#### YOUR GOAL:
From the entries, copy out every line in which the word "usage" is found.

#### Stored data:
-------

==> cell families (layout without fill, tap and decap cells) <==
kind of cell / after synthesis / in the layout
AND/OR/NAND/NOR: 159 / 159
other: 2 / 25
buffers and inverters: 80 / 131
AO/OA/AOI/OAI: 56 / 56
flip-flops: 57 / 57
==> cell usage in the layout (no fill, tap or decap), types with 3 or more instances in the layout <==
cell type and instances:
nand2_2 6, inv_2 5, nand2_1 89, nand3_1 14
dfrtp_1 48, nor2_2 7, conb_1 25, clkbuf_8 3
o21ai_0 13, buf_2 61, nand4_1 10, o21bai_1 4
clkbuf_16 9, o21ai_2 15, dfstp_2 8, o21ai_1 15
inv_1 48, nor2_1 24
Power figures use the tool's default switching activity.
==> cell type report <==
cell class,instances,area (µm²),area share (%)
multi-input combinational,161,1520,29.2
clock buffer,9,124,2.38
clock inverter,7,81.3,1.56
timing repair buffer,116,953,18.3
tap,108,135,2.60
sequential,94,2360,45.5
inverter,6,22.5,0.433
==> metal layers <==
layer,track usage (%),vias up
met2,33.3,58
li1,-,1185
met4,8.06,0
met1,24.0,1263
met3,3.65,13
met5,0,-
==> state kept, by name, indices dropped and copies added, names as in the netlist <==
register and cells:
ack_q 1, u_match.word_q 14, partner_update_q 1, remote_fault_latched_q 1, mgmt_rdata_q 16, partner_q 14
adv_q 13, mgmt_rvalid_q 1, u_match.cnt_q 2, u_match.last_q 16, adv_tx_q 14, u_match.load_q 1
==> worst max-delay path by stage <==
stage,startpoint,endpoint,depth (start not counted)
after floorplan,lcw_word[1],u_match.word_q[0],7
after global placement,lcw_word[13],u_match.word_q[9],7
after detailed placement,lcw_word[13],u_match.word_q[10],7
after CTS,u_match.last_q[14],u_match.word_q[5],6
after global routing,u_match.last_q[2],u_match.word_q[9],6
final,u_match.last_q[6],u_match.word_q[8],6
$ cat src/core/ict_wait_calc.sv
/*
 converts a memory access time into a wait-state count.
 assumes access and limit times in ns and a constant machine period in ns.
*/
`timescale 1ns/100ps
`default_nettype none
module ict_wait_calc
    import ict_pkg::*;
(
    input wire logic clk,
    input wire logic reset,
    input wire logic clk_en,
    input wire logic [15:0] t_mem_ns,
    input wire logic [15:0] t_ac_ns,
    input wire logic [15:0] t_machine_ns,
    output logic [3:0] waits
);
    typedef struct packed {
        logic [3:0] waits;
    } ict_wc_state_t;

    ict_wc_state_t s_q, s_d;
    logic [3:0] k;

    // smallest k with t_mem <= k*t_machine + t_ac, saturating at WAIT_MAX
    always_comb begin
        logic [31:0] bound;
        bound = 32'h0;
        k = WAIT_MAX;
        for (int j = int'(WAIT_MAX); j >= 0; j--) begin
            bound = 32'(j) * 32'(t_machine_ns) + 32'(t_ac_ns);
            if (32'(t_mem_ns) <= bound) begin
                k = 4'(j);
            end
        end
        s_d = s_q;
        s_d.waits = k;
    end

    always_ff @(posedge clk) begin
        if (reset) begin
            s_q <= '0;
        end else if (clk_en) begin
            s_q <= s_d;
        end
    end

    assign waits = s_q.waits;
endmodule // ict_wait_calc
`default_nettype wire

$ cat src/core/ict_cycle_table.sv
/*
 combinational cycle formula per class and location, with registered result.
 assumes wait counts and repeat count are stable while a request is taken.
*/
`timescale 1ns/100ps
`default_nettype none
module ict_cycle_table
    import ict_pkg::*;
(
    input wire logic clk,
    input wire logic reset,
    input wire logic clk_en,
    input wire logic load,
    input wire ict_req_t req,
    input wire logic [3:0] p,
    input wire logic [3:0] d,
    input wire logic [3:0] i,
    output ict_ans_t ans
);
    typedef struct packed {
        ict_ans_t ans;
    } ict_ct_state_t;

    ict_ct_state_t s_q, s_d;

    always_comb begin
        logic [31:0] n, pp, dd, ii, c;
        logic ext_code, ext_data, rep_bad, unsup;
        n = 32'(req.repeat_n);
        ext_code = (req.code_loc == ICT_LOC_EXT);
        ext_data = req.data_ext;
        // waits only count where the access goes off chip
        pp = ext_code ? 32'(p) : 32'h0;
        dd = ext_data ? 32'(d) : 32'h0;
        ii = 32'(i);
        c = 32'h1;
        rep_bad = 1'b0;
        unsup = 1'b0;
        case (req.cls)
            ICT_CLS_LOAD: begin
                if (req.repeat_on) begin
                    c = n + n * dd + pp + ((ext_data) ? 32'h1 : 32'h0);
                end else begin
                    c = 32'h1 + dd + pp + ((ext_data) ? 32'h1 : 32'h0);
                end
            end
            ICT_CLS_STORE: begin
                c = 32'h1 + dd + pp + ((ext_data && ext_code) ? 32'h1 : 32'h0);
            end
            ICT_CLS_PORT_RD: begin
                if (req.repeat_on && !ext_code && ext_data) begin
                    c = 32'h2 * n + n * dd + n * ii;
                end else if (req.repeat_on) begin
                    c = 32'h1 + n + pp + n * ii;
                end else begin
                    c = 32'h2 + dd + pp + ii + ((ext_data && ext_code) ? 32'h1 : 32'h0);
                end
            end
            ICT_CLS_PORT_WR: begin
                c = 32'h1 + dd + pp + ii
                    + ((ext_data || ext_code) ? 32'h1 : 32'h0)
                    + ((ext_data && ext_code) ? 32'h1 : 32'h0);
            end
            ICT_CLS_LONG_IMM: begin
                rep_bad = req.repeat_on;
                c = 32'h2 + pp + pp;
            end
            ICT_CLS_COND_BR: begin
                rep_bad = req.repeat_on;
                c = 32'h2 + pp + pp;
            end
            ICT_CLS_UNCOND_BR: begin
                rep_bad = req.repeat_on;
                c = 32'h2 + pp;
            end
            ICT_CLS_TBL_WR: begin
                unsup = req.tbl_in_rom;
                c = unsup ? 32'h0 : 32'h2 + pp + dd;
            end
            default: begin
                c = req.repeat_on ? n + pp : 32'h1 + pp;
            end
        endcase
        if (rep_bad) begin
            c = 32'h0;
        end
        s_d = s_q;
        if (load) begin
            s_d.ans.cycles = c;
            s_d.ans.not_repeatable = rep_bad;
            s_d.ans.unsupported = unsup;
        end
    end

    always_ff @(posedge clk) begin
        if (reset) begin
            s_q <= '0;
        end else if (clk_en) begin
            s_q <= s_d;
        end
    end

    assign ans = s_q.ans;
endmodule // ict_cycle_table
`default_nettype wire

$ cat src/core/ict_timing.sv
/*
 instruction cycle timing top: derives p, d and i waits, holds the repeat count
 and answers each timing request one cycle after it is taken.
 assumes the requester holds access times steady and issues one request at a time.
*/
// Contract
// - program waits zero within limit, else smallest k covering access time
// - machine period equals four crystal clock periods
// - data waits use the same threshold rule
// - io waits use the same threshold rule
// - load class counts 1, 2+d, 1+p, 2+d+p by location
// - store class counts 1, 1+d, 1+p, 2+d+p by location
// - port read counts 2+i, 2+d+i, 2+p+i, 3+d+p+i
// - port write counts 1+i, 2+d+i, 2+p+i, 3+d+p+i
// - repeated load counts n, 1+n+nd, n+p, 1+n+nd+p
// - repeated port read counts 1+n+ni, 2n+nd+ni, 1+n+p+ni
// - long immediate instructions cannot be repeated
// - conditional branches cannot be repeated
// - unconditional branch, call, return, trap cannot be repeated
// - table write into rom is unsupported
// - repeat count n comes from repeat-next or repeat-immediate
`timescale 1ns/100ps
`default_nettype none
module ict_timing
    import ict_pkg::*;
(
    input wire logic clk,
    input wire logic reset,
    input wire logic clk_en,
    input wire logic [15:0] xtal_period_ns,
    input wire logic [15:0] t_ac_ns,
    input wire logic [15:0] t_prog_mem_ns,
    input wire logic [15:0] t_data_mem_ns,
    input wire logic [15:0] t_io_mem_ns,
    input wire logic repeat_next_op,
    input wire logic repeat_immediate_op,
    input wire logic [15:0] repeat_count,
    input wire logic req_valid,
    input wire ict_req_t req,
    output logic ans_valid,
    output ict_ans_t ans,
    output logic [3:0] prog_waits,
    output logic [3:0] data_waits,
    output logic [3:0] io_waits
);
    typedef struct packed {
        ict_state_t st;
        logic [15:0] rep_n;
        logic [15:0] machine_ns;
    } ict_top_state_t;

    ict_top_state_t s_q, s_d;
    ict_req_t req_eff;
    logic take;

    // requests are taken only while idle, so one answer per request
    assign take = req_valid && (s_q.st == ICT_ST_IDLE);

    // machine period, repeat count capture and answer sequencing
    always_comb begin
        s_d = s_q;
        s_d.machine_ns = 16'(xtal_period_ns * 16'(XTAL_PER_MACHINE));
        if (repeat_next_op || repeat_immediate_op) begin
            s_d.rep_n = repeat_count;
        end
        case (s_q.st)
            ICT_ST_IDLE: begin
                if (take) begin
                    s_d.st = ICT_ST_DONE;
                end
            end
            ICT_ST_DONE: begin
                s_d.st = ICT_ST_IDLE;
            end
            default: begin
                s_d.st = ICT_ST_IDLE;
            end
        endcase
    end

    always_ff @(posedge clk) begin
        if (reset) begin
            s_q.st <= ICT_ST_IDLE;
            s_q.rep_n <= REPEAT_RESET;
            s_q.machine_ns <= 16'h0;
        end else if (clk_en) begin
            s_q <= s_d;
        end
    end

    // the repeat count of the request is the captured one
    always_comb begin
        req_eff = req;
        req_eff.repeat_n = s_q.rep_n;
    end

    // one threshold rule shared by program, data and io
    ict_wait_calc u_prog (
        .clk(clk),
        .reset(reset),
        .clk_en(clk_en),
        .t_mem_ns(t_prog_mem_ns),
        .t_ac_ns(t_ac_ns),
        .t_machine_ns(s_q.machine_ns),
        .waits(prog_waits)
    );
    ict_wait_calc u_data (
        .clk(clk),
        .reset(reset),
        .clk_en(clk_en),
        .t_mem_ns(t_data_mem_ns),
        .t_ac_ns(t_ac_ns),
        .t_machine_ns(s_q.machine_ns),
        .waits(data_waits)
    );
    ict_wait_calc u_io (
        .clk(clk),
        .reset(reset),
        .clk_en(clk_en),
        .t_mem_ns(t_io_mem_ns),
        .t_ac_ns(t_ac_ns),
        .t_machine_ns(s_q.machine_ns),
        .waits(io_waits)
    );

    ict_cycle_table u_tab (
        .clk(clk),
        .reset(reset),
        .clk_en(clk_en),
        .load(take && clk_en),
        .req(req_eff),
        .p(prog_waits),
        .d(data_waits),
        .i(io_waits),
        .ans(ans)
    );

    assign ans_valid = (s_q.st == ICT_ST_DONE);

    a_ans_one_cycle: assert property (@(posedge clk) disable iff (reset)
        (take && clk_en) |=> ans_valid)
        else $error("answer did not follow a taken request");
    a_onchip_load: assert property (@(posedge clk) disable iff (reset)
        (take && clk_en && req.cls == ICT_CLS_LOAD && !req.repeat_on
         && req.code_loc != ICT_LOC_EXT && !req.data_ext)
        |=> ans.cycles == 32'h1)
        else $error("on-chip load not one cycle");
    a_store_ext: assert property (@(posedge clk) disable iff (reset)
        (take && clk_en && req.cls == ICT_CLS_STORE && !req.repeat_on
         && req.code_loc != ICT_LOC_EXT && req.data_ext)
        |=> ans.cycles == 32'h1 + 32'($past(data_waits)))
        else $error("store with external data wrong");
    a_port_rd_int: assert property (@(posedge clk) disable iff (reset)
        (take && clk_en && req.cls == ICT_CLS_PORT_RD && !req.repeat_on
         && req.code_loc != ICT_LOC_EXT && !req.data_ext)
        |=> ans.cycles == 32'h2 + 32'($past(io_waits)))
        else $error("port read on chip wrong");
    a_port_wr_int: assert property (@(posedge clk) disable iff (reset)
        (take && clk_en && req.cls == ICT_CLS_PORT_WR
         && req.code_loc != ICT_LOC_EXT && !req.data_ext)
        |=> ans.cycles == 32'h1 + 32'($past(io_waits)))
        else $error("port write on chip wrong");
    a_no_repeat_imm: assert property (@(posedge clk) disable iff (reset)
        (take && clk_en && req.repeat_on && req.cls == ICT_CLS_LONG_IMM)
        |=> ans.not_repeatable)
        else $error("long immediate repeat not refused");
    a_no_repeat_cb: assert property (@(posedge clk) disable iff (reset)
        (take && clk_en && req.repeat_on && req.cls == ICT_CLS_COND_BR)
        |=> ans.not_repeatable)
        else $error("conditional branch repeat not refused");
    a_no_repeat_ub: assert property (@(posedge clk) disable iff (reset)
        (take && clk_en && req.repeat_on && req.cls == ICT_CLS_UNCOND_BR)
        |=> ans.not_repeatable)
        else $error("branch repeat not refused");
    a_table_write_op_rom: assert property (@(posedge clk) disable iff (reset)
        (take && clk_en && req.cls == ICT_CLS_TBL_WR && req.tbl_in_rom)
        |=> ans.unsupported && ans.cycles == 32'h0)
        else $error("rom table write not flagged");
    a_rep_capture: assert property (@(posedge clk) disable iff (reset)
        (clk_en && repeat_immediate_op) |=> s_q.rep_n == $past(repeat_count))
        else $error("repeat count not captured");
    a_machine_x4: assert property (@(posedge clk) disable iff (reset)
        clk_en |=> s_q.machine_ns == 16'($past(xtal_period_ns) * 16'h4))
        else $error("machine period not four crystal periods");
endmodule // ict_timing
`default_nettype wire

-------

#### SOLUTION FOR THIS PROBLEM:
==> cell usage in the layout (no fill, tap or decap), types with 3 or more instances in the layout <==
layer,track usage (%),vias up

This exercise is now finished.